Look below for the line holding "leftover address/count registers." and the line holding "output wire logic [$bits(bus_i.burst_size_o)-1:0]". Transcribe exactly those lines and all lines between them, nothing more.
——
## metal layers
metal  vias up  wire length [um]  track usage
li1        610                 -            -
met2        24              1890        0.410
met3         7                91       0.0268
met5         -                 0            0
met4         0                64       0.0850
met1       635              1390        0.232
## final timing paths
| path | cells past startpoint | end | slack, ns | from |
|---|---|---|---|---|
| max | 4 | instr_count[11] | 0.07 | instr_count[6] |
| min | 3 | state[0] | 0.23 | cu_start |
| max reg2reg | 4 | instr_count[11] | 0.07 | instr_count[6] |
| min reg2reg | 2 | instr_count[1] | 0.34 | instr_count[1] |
<file path="config.mk">
export PLATFORM = sky130hd
export DESIGN_NAME = axi_up_burst_split_flat
export DESIGN_NICKNAME = d
export VERILOG_FILES = /design/src/rtl/axi_up_pkg.sv /design/src/rtl/axi_up_burst_split_if.sv /design/src/rtl/axi_up_chunk_calc.sv /design/src/rtl/axi_up_burst_split.sv /design/src/flat_wrapper.sv
export SDC_FILE = /design/constraint.sdc
export NUM_CORES = 1
export LEC_CHECK = 0
export CORE_MARGIN = 1
export CORE_UTILIZATION = 35
export DETAILED_ROUTE_END_ITERATION = 16
export PLACE_DENSITY = 0.63
export REMOVE_ABC_BUFFERS = 1
export SYNTH_ARGS = -nofsm -noshare
export SYNTH_HDL_FRONTEND = slang
export SYNTH_HIERARCHICAL = 1
export SYNTH_SLANG_ARGS = --single-unit
</file>
<file path="constraint.sdc">
create_clock -name ACLK -period 13.4 [get_ports ACLK]
set_input_delay 1.34 -clock ACLK [delete_from_list [all_inputs] [get_ports ACLK]]
set_output_delay 1.34 -clock ACLK [all_outputs]
set_load 0.1 [all_outputs]
</file>
<file path="src/rtl/axi_up_pkg.sv">
`default_nettype none
// ============================================================================
// Module      : axi_up_pkg
// Description : Shared definitions for the user-plugin AXI burst planner.
//               Holds the 4 KB page size, the planner state encoding and
//               helpers that derive beat bytes / AxSIZE from the data width.
// Revision    : 1.0 - initial release
// ============================================================================
package axi_up_pkg;

  localparam int PAGE_BYTES = 4096;

  typedef enum logic [0:0] {
    IDLE  = 1'b0,
    SPLIT = 1'b1
  } state_e;

  // Bytes transferred per AXI beat.
  function automatic int beat_bytes(input int data_width);
    return data_width / 8;
  endfunction

  // AxSIZE encoding: log2 of the beat byte count.
  function automatic logic [2:0] axsize(input int data_width);
    return 3'($clog2(data_width / 8));
  endfunction

endpackage
`default_nettype wire

</file>
<file path="src/rtl/axi_up_burst_split_if.sv">
`default_nettype none
// ============================================================================
// Module      : axi_up_burst_split_if
// Description : Command and burst-descriptor handshake bundle of the burst
//               planner.
//               slave  : the planner (accepts commands, emits descriptors)
//               master : the surrounding logic (issues commands, consumes
//                        descriptors)
// Revision    : 1.0 - initial release
// ============================================================================
interface axi_up_burst_split_if #(
  parameter int AXI_ADDR_WIDTH = 32,
  parameter int REG_SIZE_WIDTH = 15
);

  // Command side
  logic                      cmd_valid_i;
  logic                      cmd_ready_o;
  logic [AXI_ADDR_WIDTH-1:0] cmd_addr_i;
  logic [REG_SIZE_WIDTH-1:0] cmd_size_i;

  // Burst descriptor side
  logic                      burst_valid_o;
  logic                      burst_ready_i;
  logic [AXI_ADDR_WIDTH-1:0] burst_addr_o;
  logic [7:0]                burst_len_o;
  logic [2:0]                burst_size_o;
  logic                      burst_last_o;

  modport slave (
    input  cmd_valid_i, cmd_addr_i, cmd_size_i, burst_ready_i,
    output cmd_ready_o, burst_valid_o, burst_addr_o, burst_len_o,
           burst_size_o, burst_last_o
  );

  modport master (
    output cmd_valid_i, cmd_addr_i, cmd_size_i, burst_ready_i,
    input  cmd_ready_o, burst_valid_o, burst_addr_o, burst_len_o,
           burst_size_o, burst_last_o
  );

endinterface
`default_nettype wire

</file>
<file path="src/rtl/axi_up_chunk_calc.sv">
`default_nettype none
// ============================================================================
// Module      : axi_up_chunk_calc
// Description : Combinational size of the next burst: the smallest of the
//               bytes still to move, the beat-cap in bytes and the distance
//               to the next 4 KB boundary.
// Ports       : page_off_i   - current address bits [11:0]
//               remaining_i  - bytes still to move
//               chunk_o      - bytes covered by this burst
//               len_o        - AxLEN (beats - 1)
//               last_o       - this burst finishes the command
// Revision    : 1.0 - initial release
// ============================================================================
module axi_up_chunk_calc
  import axi_up_pkg::*;
#(
  parameter int REG_SIZE_WIDTH = 15,
  parameter int BEAT_BYTES     = 8,
  parameter int MAX_BEATS      = 256
) (
  input  wire logic [11:0]               page_off_i,
  input  wire logic [REG_SIZE_WIDTH-1:0] remaining_i,
  output logic      [REG_SIZE_WIDTH-1:0] chunk_o,
  output logic      [7:0]                len_o,
  output logic                           last_o
);

  localparam int CAP_BYTES = MAX_BEATS * BEAT_BYTES;
  localparam int LOG2_BB   = $clog2(BEAT_BYTES);
  // Wide enough for the page distance (13 bits), the byte count and the cap,
  // so no operand is truncated before the comparisons.
  localparam int CAP_W     = $clog2(CAP_BYTES + 1);
  localparam int BASE_W    = (REG_SIZE_WIDTH > 13) ? REG_SIZE_WIDTH : 13;
  localparam int CALC_W    = (BASE_W > CAP_W) ? BASE_W : CAP_W;

  logic [CALC_W-1:0] w_rem;
  logic [CALC_W-1:0] w_cap;
  logic [CALC_W-1:0] w_to_page;
  logic [CALC_W-1:0] w_min;
  logic [CALC_W-1:0] w_beats;

  always_comb begin
    w_rem     = CALC_W'(remaining_i);
    w_cap     = CALC_W'(CAP_BYTES);
    w_to_page = CALC_W'(PAGE_BYTES) - CALC_W'(page_off_i);

    w_min = w_rem;
    if (w_cap < w_min) begin
      w_min = w_cap;
    end
    if (w_to_page < w_min) begin
      w_min = w_to_page;
    end

    w_beats = w_min >> LOG2_BB;
  end

  // chunk never exceeds remaining, so it always fits the byte-count width.
  assign chunk_o = w_min[REG_SIZE_WIDTH-1:0];
  assign len_o   = 8'(w_beats - CALC_W'(1));
  assign last_o  = (w_min == w_rem);

endmodule
`default_nettype wire

</file>
<file path="src/rtl/axi_up_burst_split.sv">
`default_nettype none
// ============================================================================
// Module      : axi_up_burst_split
// Description : Splits a copy command (start address, byte count) into AXI4
//               INCR burst descriptors that never cross a 4 KB page and never
//               exceed MAX_BEATS beats.
// Ports       : ACLK, ARESETn - clock, asynchronous active-low reset
//               bus           - command / descriptor handshakes (slave side)
//               done_o        - one-cycle pulse, command complete
//               err_o         - one-cycle pulse, misaligned command rejected
//               busy_o        - high while descriptors are being issued
// Revision    : 1.0 - initial release
// ============================================================================
module axi_up_burst_split
  import axi_up_pkg::*;
#(
  parameter int AXI_ADDR_WIDTH = 32,
  parameter int AXI_DATA_WIDTH = 64,
  parameter int REG_SIZE_WIDTH = 15,
  parameter int MAX_BEATS      = 256
) (
  input  wire logic             ACLK,
  input  wire logic             ARESETn,
  axi_up_burst_split_if.slave   bus,
  output logic                  done_o,
  output logic                  err_o,
  output logic                  busy_o
);

  localparam int BB = beat_bytes(AXI_DATA_WIDTH);
  localparam logic [AXI_ADDR_WIDTH-1:0] ADDR_ALIGN_MASK = AXI_ADDR_WIDTH'(BB - 1);
  localparam logic [REG_SIZE_WIDTH-1:0] SIZE_ALIGN_MASK = REG_SIZE_WIDTH'(BB - 1);

  state_e                    state_q, state_d;
  logic [AXI_ADDR_WIDTH-1:0] cur_addr_q, cur_addr_d;
  logic [REG_SIZE_WIDTH-1:0] remaining_q, remaining_d;
  logic                      done_q, done_d;
  logic                      err_q, err_d;

  logic [REG_SIZE_WIDTH-1:0] w_chunk;
  logic [7:0]                w_len;
  logic                      w_last;
  logic                      w_split;

  axi_up_chunk_calc #(
    .REG_SIZE_WIDTH (REG_SIZE_WIDTH),
    .BEAT_BYTES     (BB),
    .MAX_BEATS      (MAX_BEATS)
  ) u_chunk_calc (
    .page_off_i  (cur_addr_q[11:0]),
    .remaining_i (remaining_q),
    .chunk_o     (w_chunk),
    .len_o       (w_len),
    .last_o      (w_last)
  );

  always_comb begin
    state_d     = state_q;
    cur_addr_d  = cur_addr_q;
    remaining_d = remaining_q;
    done_d      = 1'b0;
    err_d       = 1'b0;

    case (state_q)
      IDLE: begin
        if (bus.cmd_valid_i) begin
          if (((bus.cmd_addr_i & ADDR_ALIGN_MASK) != '0) ||
              ((bus.cmd_size_i & SIZE_ALIGN_MASK) != '0)) begin
            err_d = 1'b1;
          end else if (bus.cmd_size_i == '0) begin
            done_d = 1'b1;
          end else begin
            cur_addr_d  = bus.cmd_addr_i;
            remaining_d = bus.cmd_size_i;
            state_d     = SPLIT;
          end
        end
      end
      SPLIT: begin
        if (bus.burst_ready_i) begin
          // Address wraps naturally at the top of the address space.
          cur_addr_d  = cur_addr_q + AXI_ADDR_WIDTH'(w_chunk);
          remaining_d = remaining_q - w_chunk;
          if (w_last) begin
            state_d = IDLE;
            done_d  = 1'b1;
          end
        end
      end
      default: begin
        state_d = IDLE;
      end
    endcase
  end

  always_ff @(posedge ACLK or negedge ARESETn) begin
    if (!ARESETn) begin
      state_q     <= IDLE;
      cur_addr_q  <= '0;
      remaining_q <= '0;
      done_q      <= 1'b0;
      err_q       <= 1'b0;
    end else begin
      state_q     <= state_d;
      cur_addr_q  <= cur_addr_d;
      remaining_q <= remaining_d;
      done_q      <= done_d;
      err_q       <= err_d;
    end
  end

  // Descriptor fields are forced to zero outside SPLIT so the idle bus is
  // quiet regardless of the leftover address/count registers.
  assign w_split           = (state_q == SPLIT);
  assign bus.cmd_ready_o   = ~w_split;
  assign bus.burst_valid_o = w_split;
  assign bus.burst_addr_o  = w_split ? cur_addr_q : '0;
  assign bus.burst_len_o   = w_split ? w_len : 8'd0;
  assign bus.burst_last_o  = w_split & w_last;
  assign bus.burst_size_o  = axsize(AXI_DATA_WIDTH);
  assign done_o            = done_q;
  assign err_o             = err_q;
  assign busy_o            = w_split;

endmodule
`default_nettype wire

</file>
<file path="src/flat_wrapper.sv">
// flat-port wrapper written by rule: the top's interface ports become plain ports
module axi_up_burst_split_flat import axi_up_pkg::*;
#(
  parameter int AXI_ADDR_WIDTH = 32,
  parameter int AXI_DATA_WIDTH = 64,
  parameter int REG_SIZE_WIDTH = 15,
  parameter int MAX_BEATS      = 256
)
  (ACLK, ARESETn, done_o, err_o, busy_o, bus_cmd_valid_i, bus_cmd_addr_i, bus_cmd_size_i, bus_burst_ready_i, bus_cmd_ready_o, bus_burst_valid_o, bus_burst_addr_o, bus_burst_len_o, bus_burst_size_o, bus_burst_last_o);
  axi_up_burst_split_if #(.AXI_ADDR_WIDTH(AXI_ADDR_WIDTH), .REG_SIZE_WIDTH(REG_SIZE_WIDTH)) bus_i ();
  input  wire logic ACLK;
  input  wire logic ARESETn;
  output logic done_o;
  output logic err_o;
  output logic busy_o;
  input wire logic [$bits(bus_i.cmd_valid_i)-1:0] bus_cmd_valid_i;
  input wire logic [$bits(bus_i.cmd_addr_i)-1:0] bus_cmd_addr_i;
  input wire logic [$bits(bus_i.cmd_size_i)-1:0] bus_cmd_size_i;
  input wire logic [$bits(bus_i.burst_ready_i)-1:0] bus_burst_ready_i;
  output wire logic [$bits(bus_i.cmd_ready_o)-1:0] bus_cmd_ready_o;
  output wire logic [$bits(bus_i.burst_valid_o)-1:0] bus_burst_valid_o;
  output wire logic [$bits(bus_i.burst_addr_o)-1:0] bus_burst_addr_o;
  output wire logic [$bits(bus_i.burst_len_o)-1:0] bus_burst_len_o;
  output wire logic [$bits(bus_i.burst_size_o)-1:0] bus_burst_size_o;
  output wire logic [$bits(bus_i.burst_last_o)-1:0] bus_burst_last_o;
  assign bus_i.cmd_valid_i = bus_cmd_valid_i;
  assign bus_i.cmd_addr_i = bus_cmd_addr_i;
  assign bus_i.cmd_size_i = bus_cmd_size_i;
  assign bus_i.burst_ready_i = bus_burst_ready_i;
  assign bus_cmd_ready_o = bus_i.cmd_ready_o;
  assign bus_burst_valid_o = bus_i.burst_valid_o;
  assign bus_burst_addr_o = bus_i.burst_addr_o;
  assign bus_burst_len_o = bus_i.burst_len_o;
  assign bus_burst_size_o = bus_i.burst_size_o;
  assign bus_burst_last_o = bus_i.burst_last_o;
  axi_up_burst_split #(.AXI_ADDR_WIDTH(AXI_ADDR_WIDTH), .AXI_DATA_WIDTH(AXI_DATA_WIDTH), .REG_SIZE_WIDTH(REG_SIZE_WIDTH), .MAX_BEATS(MAX_BEATS)) u_core (.ACLK(ACLK), .ARESETn(ARESETn), .bus(bus_i), .done_o(done_o), .err_o(err_o), .busy_o(busy_o));
endmodule
</file>
# Yosys cells after proc, flatten, opt, wreduce, memory -nomap -nowiden
# Index checks and enable logic that the tools add are counted.
# W data, S select, Z words.
op_classes:
  addsub: 4
  n_lt_le_gt_ge: 2
  eq_ne: 5
  muxes: 29
  bitwise: 2
  reduce_logical: 5
op_table:
  columns: ["op", "count"]
  rows:
  - ["$mux W32", 5]
  - ["$mux W15", 6]
  - ["$pmux W32 S2", 1]
  - ["$add A32 B15 Y32", 1]
  - ["$reduce_bool A32 Y1", 1]
  - ["$pmux W15 S2", 1]
  - ["$eq A15 B15 Y1", 1]
  - ["$logic_not A15 Y1", 1]
  - ["$lt A12 B15 Y1 const A", 1]
  - ["$lt A15 B15 Y1", 1]
  - ["$reduce_bool A15 Y1", 1]
  - ["$sub A15 B15 Y15", 1]
  - ["$sub A13 B12 Y14 const A", 1]
  - ["$mux W1", 13]
  - ["$mux W8", 1]
  - ["$ne A2 B2 Y1 const B", 4]
  - ["$sub A8 B1 Y8 const B", 1]
  - ["$pmux W1 S2", 2]
  - ["$reduce_and A4 Y1", 1]
  - ["$and A1 B1 Y1", 1]
  - ["$logic_or A1 B1 Y1", 1]
  - ["$not A1 Y1", 1]
word_totals:
  ff_bits: 50
  inputBits: 51
  output_inout_bits: 49
  word_cells: 52

# Logic depth before layout (Yosys ltp)
# Gate-level depths: netlist of run 1.
logic_depth:
  ltp_word: 8
  mapped_depth: 25
  mapped_depth_nobuf: 23

# Cells and area by module
# The synthesis of run 1 kept the hierarchy.
modules_own_cells:
  columns: ["module", "n_inst", "cells_each", "area_each_um2", "seq_area_each_um2"]
  rows:
  - ["axi_up_burst_split", 1, 560, 4575.6, 1251.2]
  - ["axi_up_chunk_calc", 1, 177, 1236.2, 0.0]

# Worst setup path after synthesis of run 1
# Ideal clock, no wire load.
synth_timing:
  path_type: "register to output"
  start: "reg u_core.remaining_q[9]"
  end: "out bus_burst_last_o"
  t_arrival_ps: 4405
  required_ps: 12060
  slack_ps: 7655
  path_stages_with_launch: 18
  n_path_buf: 3
  cell_sequence: "dfrtp_1 > nor4_1 > nand4_1 > a2111oi_4 > buf_2 > nand2_1 > ha_1 > o21ai_0 > nor2_1 > o2111ai_1 > o21ai_2 > buf_2 > buf_2 > nand2_1 > a311oi_1 > o221ai_1 > nor4_2 > and2_1"
synth_between:
  elab_chain_len: 6
synth_rtl:
  columns: ["item", "line", "rtl"]
  rows:
  - ["start: declaration", "axi_up_burst_split.sv:36", "logic [REG_SIZE_WIDTH-1:0] remaining_q, remaining_d;"]
  - ["start signal: assignment", "axi_up_burst_split.sv:106", "remaining_q <= remaining_d;"]
  - ["$lt A12 B15 Y1", "axi_up_chunk_calc.sv:48", "if (w_cap < w_min) begin"]
  - ["$mux W15", "axi_up_chunk_calc.sv:48", null]
  - ["$lt A15 B15 Y1", "axi_up_chunk_calc.sv:51", "if (w_to_page < w_min) begin"]
  - ["$mux W15", "axi_up_chunk_calc.sv:51", null]
  - ["$eq A15 B15 Y1 *", "axi_up_chunk_calc.sv:61", "assign last_o = (w_min == w_rem);"]
  - ["net u_core.w_last", "axi_up_burst_split.sv:42", "logic w_last;"]
  - ["$and A1 B1 Y1 *", "axi_up_burst_split.sv:119", "assign bus.burst_last_o = w_split & w_last;"]
  - ["end: declaration", "flat_wrapper.sv:25", "output wire logic [$bits(bus_i.burst_last_o)-1:0] bus_burst_last_o;"]
# Mark *: on every way through the listed nets, which the timed path passes. The rest lies on a longest branch.

# Worst setup path after layout of run 1
# Same ends and word-level chain as after synthesis.

==> flow_summary.toml, run 1 <==
[clock_network]
ctsHoldBuffers = 0
cts_buffers = 5
cts-root-buf = "clkbuf_16"
clkLatencyLatePin_ns = 0.31
cts_tree = "built"
cts.sinks = 50
clockBufferDepth = 2
cts_htree_levels = 2
clk_pin_slew_ns = 0.08
cts_resized = 0
post-cts-setup-buffers = 0

[synthesis]
yosys_warnings = 6
synth_seq_cells = 50
synth_area_per_cell_um2 = 7.89
synth_cell_types = 86
yosys_most_used_dff = "dfrtp_1"
synthTopCellsByArea = "dfrtp_1, ha_1, a21oi_1"
yosysTopAreaCell = "dfrtp_1"
synth_top_area_share_pct = 21.5
yosys-top-cells-count = "nand2_1, a21oi_1, dfrtp_1"
yosysMostFrequentCell = "nand2_1"
synth_edf_count = 0
syn_area_um2 = 5810
async_reset_ff_share_pct = 100
yosysSeqAreaShare_pct = 21.5
synthCells = 737

[floorplan]
die_h_um = 131
initial_core_util_pct = 36.2
die-area_um2 = 17100
core_region_area_um2 = 16100
pin_count = 100
fp.dieW_um = 131
rows = 46

[cells_and_area]
drive_above_1_share_pct = 7.16
areaGrowthSynthToFinish_pct = 20.6
fillers = 1601
diodes = 0
nets = 905

[worst_hold_path]
whs_path_depth = 2
hold_class = "reg2reg"

[critical_path]
critPathLaunchType = "flop"
critPathCaptureType = "output port"
crit_type = "reg2out"
crit_arrival_ns = 6.16
rr_worst_depth = 20
cp_max_fo = 23
required_ns = 12.06

[timing]
final-hold-violation-count = 0
clock_skew_ns = 0.00811
hold-worst-slack_ns = 0.546
setup_slack_ns = 5.90
relSlewSlack_pct = 34.1
period_needed_ns = 7.50
finalMaxSlewViolations = 0
max_freq_mhz = 133
rsz0062_at_grt = "no"
fin_tns_setup_ns = 0
period_share_pct = 55.9
worst_pin_slew_ns = 0.986
setup_viol = 0

[place]
gp_congestion = 0.908
port_buffers = 96
place_hpwl_um = 12900
dpl_worst_slack_ns = 6.26

[job]
max-cap-violations = 0

[route]
ant_nets = 0
wl_met1_um = 8340
dr.pass1.iters = 5
top_layer = "met4"
routed_wirelength_um = 17300
avgRoutedWirePerCell_um = 16.8
drt_iter0_drc = 402
vias = 5705
dr_wl_met3_um = 987
drc = 0
route.met2.wl_um = 7680
vias_per_cell = 5.56

[global_routing]
antenna_found_initial = 0
grt_pass1_wl_um = 27900
grtUsageTotal_pct = 21.0
overflow = 0
grt_max_degree = 51
grt_pass1_vias = 5345

[outcome]
status = "complete, no violations"
[area by class of cell]
cell class / instances / area [um2] / area share, %
clock inverters: 2 / 12.5 / 0.179
flip-flops and latches: 50 / 1250 / 17.9
repair buffers: 102 / 1000 / 14.3
clock buffers: 6 / 139 / 1.98
inverters: 49 / 184 / 2.62
well taps: 216 / 270 / 3.86
multi-input cells: 601 / 4150 / 59.2
[flip-flops by register name, indices dropped and copies added (netlist names)]
| register | cells |
|---|---|
| u_core/remaining_q | 15 |
| u_core/err_o | 1 |
| u_core/done_o | 1 |
| u_core/cur_addr_q | 32 |
| u_core/bus.burst_valid_o | 1 |
[worst max-delay path: stages, from the launching register on]
cell	delay, ns
dfrtp_1	0.47
nor4_1	0.31
nand4_1	0.19
a2111oi_4	0.84
nand2_1	0.18
ha_1	0.35
a211oi_1	0.08
nor2_1	0.18
o2111ai_1	0.17
o21ai_2	0.39
buf_4	0.33
nand2_1	0.17
a311oi_1	0.36
o221ai_1	0.18
nor4_2	0.32
and2_1	0.19
clkdlybuf4s50_1	1.13
[final timing paths]
kind / startpoint / to / slack (ns)
max: u_core/remaining_q[9] / bus_burst_last_o / 5.90
min: u_core/cur_addr_q[30] / u_core/cur_addr_q[30] / 0.55
max reg2reg: u_core/remaining_q[9] / u_core/cur_addr_q[13] / 7.28
min reg2reg: u_core/cur_addr_q[30] / u_core/cur_addr_q[30] / 0.55
max in group asynchronous: ARESETn / u_core/bus.burst_valid_o / 11.72
min in group asynchronous: ARESETn / u_core/cur_addr_q[1] / 1.16
[through the flow]
step	cells	utilization, %	cell area [um2]
floorplan	700	-	5580
global placement	1018	42.7	6860
detailed placement	1018	42.7	6860
CTS	1026	43.6	7010
global route	1026	43.6	7010
finish	1026	43.6	7010
[logic make-up (layout without fill, tap and decap cells)]
| group | count (synthesis) | in the layout | share of synthesized area [%] |
|---|---|---|---|
| flops | 50 | 50 | 21.5 |
| buf+inv | 88 | 159 | 7.21 |
| compound gates | 206 | 206 | 24.3 |
| simple gates | 290 | 290 | 27.7 |
| xor+xnor | 29 | 29 | 4.63 |
| fa+ha+maj | 45 | 45 | 9.95 |
| other cells | 4 | 6 | 0.258 |
| mux | 25 | 25 | 4.39 |
[layout by cell type (no fill, tap or decap), drive strengths merged, types with 5 or more instances in the layout]
cell            n
conb            6
nand2b          7
a21oi          59
nor2           44
o21a            5
inv            49
nand3          26
or2             5
o221ai          5
and3           16
a211o           6
ha             43
nand2          74
clkbuf          6
nor4           11
clkdlybuf4s50  95
a311oi          9
o22ai          12
dfrtp          50
nand4           8
a21o            5
a211oi          9
xor2           11
o21ai          48
nor3b           6
mux2i          21
o211ai         11
and2           41
xnor2          17
buf             7
nor3           20
or3            11
and4            5
[metal layers]
| layer | vias to the layer above | track usage, % |
|---|---|---|
| met1 | 2676 | 29.1 |
| li1 | 2821 | - |
| met3 | 19 | 3.95 |
| met4 | 0 | 5.14 |
| met5 | - | 0 |
| met2 | 189 | 33.6 |
Power of run 1 is left out: the tool's default activity adds up to more than one toggle a clock period on the data nets, which glitch-free logic cannot reach.
==> run 2, diff against run 1 <==
clock period = 7 ns   (was 13.4 ns; I/O delays follow)
==> run 2 against run 1 <==
Net effect:
- count of clock-buffer cells in the layout fell by 1
- clock skew fell by 0.00075 ns
- global-route usage rose by 0.28 points
- die area did not move
- sequential share of layout area barely moved
- highest routed layer unchanged
- hold slack got worse by 0.042 ns
- setup slack got worse by 5.3 ns
- wire length rose by 1.5%
- flip-flop and latch count did not move
- critical path type unchanged
- via count rose by 1.0%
——
Result of this task:
  // quiet regardless of the leftover address/count registers.
  assign w_split           = (state_q == SPLIT);
  assign bus.cmd_ready_o   = ~w_split;
  assign bus.burst_valid_o = w_split;
  assign bus.burst_addr_o  = w_split ? cur_addr_q : '0;
  assign bus.burst_len_o   = w_split ? w_len : 8'd0;
  assign bus.burst_last_o  = w_split & w_last;
  assign bus.burst_size_o  = axsize(AXI_DATA_WIDTH);
  assign done_o            = done_q;
  assign err_o             = err_q;
  assign busy_o            = w_split;

endmodule
`default_nettype wire

</file>
<file path="src/flat_wrapper.sv">
// flat-port wrapper written by rule: the top's interface ports become plain ports
module axi_up_burst_split_flat import axi_up_pkg::*;
#(
  parameter int AXI_ADDR_WIDTH = 32,
  parameter int AXI_DATA_WIDTH = 64,
  parameter int REG_SIZE_WIDTH = 15,
  parameter int MAX_BEATS      = 256
)
  (ACLK, ARESETn, done_o, err_o, busy_o, bus_cmd_valid_i, bus_cmd_addr_i, bus_cmd_size_i, bus_burst_ready_i, bus_cmd_ready_o, bus_burst_valid_o, bus_burst_addr_o, bus_burst_len_o, bus_burst_size_o, bus_burst_last_o);
  axi_up_burst_split_if #(.AXI_ADDR_WIDTH(AXI_ADDR_WIDTH), .REG_SIZE_WIDTH(REG_SIZE_WIDTH)) bus_i ();
  input  wire logic ACLK;
  input  wire logic ARESETn;
  output logic done_o;
  output logic err_o;
  output logic busy_o;
  input wire logic [$bits(bus_i.cmd_valid_i)-1:0] bus_cmd_valid_i;
  input wire logic [$bits(bus_i.cmd_addr_i)-1:0] bus_cmd_addr_i;
  input wire logic [$bits(bus_i.cmd_size_i)-1:0] bus_cmd_size_i;
  input wire logic [$bits(bus_i.burst_ready_i)-1:0] bus_burst_ready_i;
  output wire logic [$bits(bus_i.cmd_ready_o)-1:0] bus_cmd_ready_o;
  output wire logic [$bits(bus_i.burst_valid_o)-1:0] bus_burst_valid_o;
  output wire logic [$bits(bus_i.burst_addr_o)-1:0] bus_burst_addr_o;
  output wire logic [$bits(bus_i.burst_len_o)-1:0] bus_burst_len_o;
  output wire logic [$bits(bus_i.burst_size_o)-1:0] bus_burst_size_o;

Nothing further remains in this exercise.